[config.mk]
export PLATFORM = sky130hd
export DESIGN_NAME = wb_exc_commit
export DESIGN_NICKNAME = d
export VERILOG_FILES = /design/src/rtl/wb_exc_commit.sv
export SDC_FILE = /design/constraint.sdc
export NUM_CORES = 1
export LEC_CHECK = 0
export CAP_MARGIN = 20
export CORE_AREA = 4 4 178 180
export DETAILED_ROUTE_END_ITERATION = 6
export DIE_AREA = 0 0 182 184
export REMOVE_ABC_BUFFERS = 1
export SYNTH_ARGS = -nofsm -noshare
export SYNTH_HDL_FRONTEND = slang
export SYNTH_SLANG_ARGS = --single-unit
[constraint.sdc]
create_clock -name clk -period 3.9 [get_ports clk]
set_input_delay 0.78 -clock clk [delete_from_list [all_inputs] [get_ports clk]]
set_output_delay 0.78 -clock clk [all_outputs]
set_load 0.005 [all_outputs]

DIRECTIONS FOR THIS TASK – Please print out every entry again, exactly as it reads.

RESULT OF THE TASK –
[config.mk]
export PLATFORM = sky130hd
export DESIGN_NAME = wb_exc_commit
export DESIGN_NICKNAME = d
export VERILOG_FILES = /design/src/rtl/wb_exc_commit.sv
export SDC_FILE = /design/constraint.sdc
export NUM_CORES = 1
export LEC_CHECK = 0
export CAP_MARGIN = 20
export CORE_AREA = 4 4 178 180
export DETAILED_ROUTE_END_ITERATION = 6
export DIE_AREA = 0 0 182 184
export REMOVE_ABC_BUFFERS = 1
export SYNTH_ARGS = -nofsm -noshare
export SYNTH_HDL_FRONTEND = slang
export SYNTH_SLANG_ARGS = --single-unit
[constraint.sdc]
create_clock -name clk -period 3.9 [get_ports clk]
set_input_delay 0.78 -clock clk [delete_from_list [all_inputs] [get_ports clk]]
set_output_delay 0.78 -clock clk [all_outputs]
set_load 0.005 [all_outputs]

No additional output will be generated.